Kelman, who is overseeing the effort to write the guidelines, said he expects all agencies to follow the voluntary guidelines, which put the onus on officials running the governmentwide contract to ensure that their agency is following federal procurement regulations.

"Basically competition is a good thing, but just like in the commercial marketplace, competition works best within certain rules," Kelman said in a recent interview.

Kelman said he is particularly concerned about agencies' compliance with rules governing competition for task orders.

Most task orders must be open for what is called "fair opportunity for consideration," so that all the winners of a contract can compete to win the task order. The time period for the competitions can vary.

An agency that is lax in enforcing the rules will attract more business to its contract because the agency looking to buy can
buy more quickly and direct
work to a particular contractor, Kelman said.

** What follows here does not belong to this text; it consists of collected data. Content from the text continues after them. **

--- config.mk ---
export PLATFORM = sky130hd
export DESIGN_NAME = pic_fetch_unit
export DESIGN_NICKNAME = d
export VERILOG_FILES = /design/src/rtl/mcu_pkg.sv /design/src/rtl/fetch_return_stack.sv /design/src/rtl/pic_fetch_unit.sv
export SDC_FILE = /design/constraint.sdc
export NUM_CORES = 1
export LEC_CHECK = 0
export CORE_ASPECT_RATIO = 0.75
export CORE_MARGIN = 2
export CORE_UTILIZATION = 50
export DETAILED_ROUTE_END_ITERATION = 12
export PLACE_DENSITY = 0.82
export RECOVER_POWER = 50
export SETUP_SLACK_MARGIN = 0.05
export SYNTH_ARGS = -nofsm -noshare
export SYNTH_HDL_FRONTEND = slang
export SYNTH_HIERARCHICAL = 1
export SYNTH_SLANG_ARGS = --single-unit
--- constraint.sdc ---
create_clock -name clk -period 2.75 [get_ports clk]
set_input_delay 0.55 -clock clk [delete_from_list [all_inputs] [get_ports clk]]
set_output_delay 0.55 -clock clk [all_outputs]
set_load 0.01 [all_outputs]
File: config.mk
export PLATFORM = sky130hd
export DESIGN_NAME = morse_encoder
export DESIGN_NICKNAME = d
export VERILOG_FILES = /design/src/rtl/morse_pkg.sv /design/src/rtl/morse_code_lut.sv /design/src/rtl/morse_encoder.sv
export SDC_FILE = /design/constraint.sdc
export NUM_CORES = 1
export LEC_CHECK = 0
export BUFFER_PORTS_ARGS = -buffer_cell sky130_fd_sc_hd__buf_2
export CAP_MARGIN = 10
export CORE_MARGIN = 1
export CORE_UTILIZATION = 30
export CTS_CLUSTER_SIZE = 10
export DETAILED_ROUTE_END_ITERATION = 16
export PLACE_DENSITY = 0.46
export SLEW_MARGIN = 20
export SYNTH_ARGS = -nofsm -noshare
export SYNTH_HDL_FRONTEND = slang
export SYNTH_SLANG_ARGS = --single-unit
File: constraint.sdc
create_clock -name clk -period 3 [get_ports clk]
set_input_delay 0.15 -clock clk [delete_from_list [all_inputs] [get_ports clk]]
set_output_delay 0.15 -clock clk [all_outputs]
set_load 0.02 [all_outputs]
File: src/rtl/morse_pkg.sv
// Shared definitions for the Morse encoder: FSM encoding, timing multiples and code field widths.
package morse_pkg;

   typedef enum logic [2:0] {
      S_IDLE,
      S_MARK,
      S_GAP,
      S_LGAP,
      S_WGAP
   } state_t;

   // Durations in Morse time units
   localparam int DOT        = 1;
   localparam int DASH       = 3;
   localparam int LETTER_GAP = 3;
   localparam int WORD_GAP   = 7;

   localparam int LEN_W = 3;
   localparam int PAT_W = 5;

endpackage

File: src/rtl/morse_code_lut.sv
// Combinational ASCII-to-Morse lookup; pattern is left-aligned so the first element sits in the MSB (1 = dash).
module morse_code_lut
   import morse_pkg::*;
(
   input  logic [7:0]       letter,
   output logic [LEN_W-1:0] length,
   output logic [PAT_W-1:0] pattern,
   output logic             is_space,
   output logic             supported
);

   logic [7:0]             w_up;
   logic [LEN_W+PAT_W-1:0] w_code;

   // Table entries hold {length, right-aligned elements}
   always_comb begin
      w_up      = letter;
      if (letter >= 8'h61 && letter <= 8'h7A) w_up = letter - 8'h20;
      w_code    = '0;
      is_space  = 1'b0;
      supported = 1'b1;
      case (w_up)
         8'h41: w_code = {3'd2, 5'b00001};  // A .-
         8'h42: w_code = {3'd4, 5'b01000};  // B -...
         8'h43: w_code = {3'd4, 5'b01010};  // C -.-.
         8'h44: w_code = {3'd3, 5'b00100};  // D -..
         8'h45: w_code = {3'd1, 5'b00000};  // E .
         8'h46: w_code = {3'd4, 5'b00010};  // F ..-.
         8'h47: w_code = {3'd3, 5'b00110};  // G --.
         8'h48: w_code = {3'd4, 5'b00000};  // H ....
         8'h49: w_code = {3'd2, 5'b00000};  // I ..
         8'h4A: w_code = {3'd4, 5'b00111};  // J .---
         8'h4B: w_code = {3'd3, 5'b00101};  // K -.-
         8'h4C: w_code = {3'd4, 5'b00100};  // L .-..
         8'h4D: w_code = {3'd2, 5'b00011};  // M --
         8'h4E: w_code = {3'd2, 5'b00010};  // N -.
         8'h4F: w_code = {3'd3, 5'b00111};  // O ---
         8'h50: w_code = {3'd4, 5'b00110};  // P .--.
         8'h51: w_code = {3'd4, 5'b01101};  // Q --.-
         8'h52: w_code = {3'd3, 5'b00010};  // R .-.
         8'h53: w_code = {3'd3, 5'b00000};  // S ...
         8'h54: w_code = {3'd1, 5'b00001};  // T -
         8'h55: w_code = {3'd3, 5'b00001};  // U ..-
         8'h56: w_code = {3'd4, 5'b00001};  // V ...-
         8'h57: w_code = {3'd3, 5'b00011};  // W .--
         8'h58: w_code = {3'd4, 5'b01001};  // X -..-
         8'h59: w_code = {3'd4, 5'b01011};  // Y -.--
         8'h5A: w_code = {3'd4, 5'b01100};  // Z --..
         8'h30: w_code = {3'd5, 5'b11111};
         8'h31: w_code = {3'd5, 5'b01111};
         8'h32: w_code = {3'd5, 5'b00111};
         8'h33: w_code = {3'd5, 5'b00011};
         8'h34: w_code = {3'd5, 5'b00001};
         8'h35: w_code = {3'd5, 5'b00000};
         8'h36: w_code = {3'd5, 5'b10000};
         8'h37: w_code = {3'd5, 5'b11000};
         8'h38: w_code = {3'd5, 5'b11100};
         8'h39: w_code = {3'd5, 5'b11110};
         8'h20: is_space  = 1'b1;
         default: supported = 1'b0;
      endcase
   end

   assign length  = w_code[LEN_W+PAT_W-1:PAT_W];
   assign pattern = w_code[PAT_W-1:0] << (3'd5 - length);

endmodule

"The agency might turn a blind eye to [requirements] and be tempted to do things to win business that are not in the public interest just to try and get other agencies to use their contracts," Kelman said.

The Professional Services Council, a Vienna, Va.-based association of service contractors, voiced concerns to Kelman last year about how agencies administer directed task orders, said the group's executive director Bert Concklin. The industry-backed group also expressed concern about inconsistent requirements for task order proposals, and problems related to recovering costs of task order competitions.

"At this stage there are small individual problems but we are trying to address them now before they become larger," Concklin said.

His group along with the Information Technology Association of America, Arlington, Va., and the Electronic Industries Association, Arlington, Va., are supporting Kelman's efforts but they have not seen a draft of the guidelines, he said.

Concklin said he hopes the guidelines do not turn back the benefits of reform. "In general, procurement reform has been a major triumph," he said.

Part of the problem is that the industry and the government are still adapting to the changes wrought by reform, Concklin said.

"There has been a quantum change in the nature of IT procurement across the federal government," he said.

One sign that the system is in need of some controls is the number of information technology contracts issued by agencies, said Robert Dornan, senior vice president of the research firm Federal Sources Inc., McLean, Va.

Federal Sources estimates that agencies have awarded contracts totaling $60 billion over a two- to three-year period, which is several billion higher than what the government is expected to spend, he said.

Some reining in of the contracts will be welcomed by industry, Dornan said.

"Everybody I talk to is exhausted trying to identify, track down, win and then manage these vehicles," he said.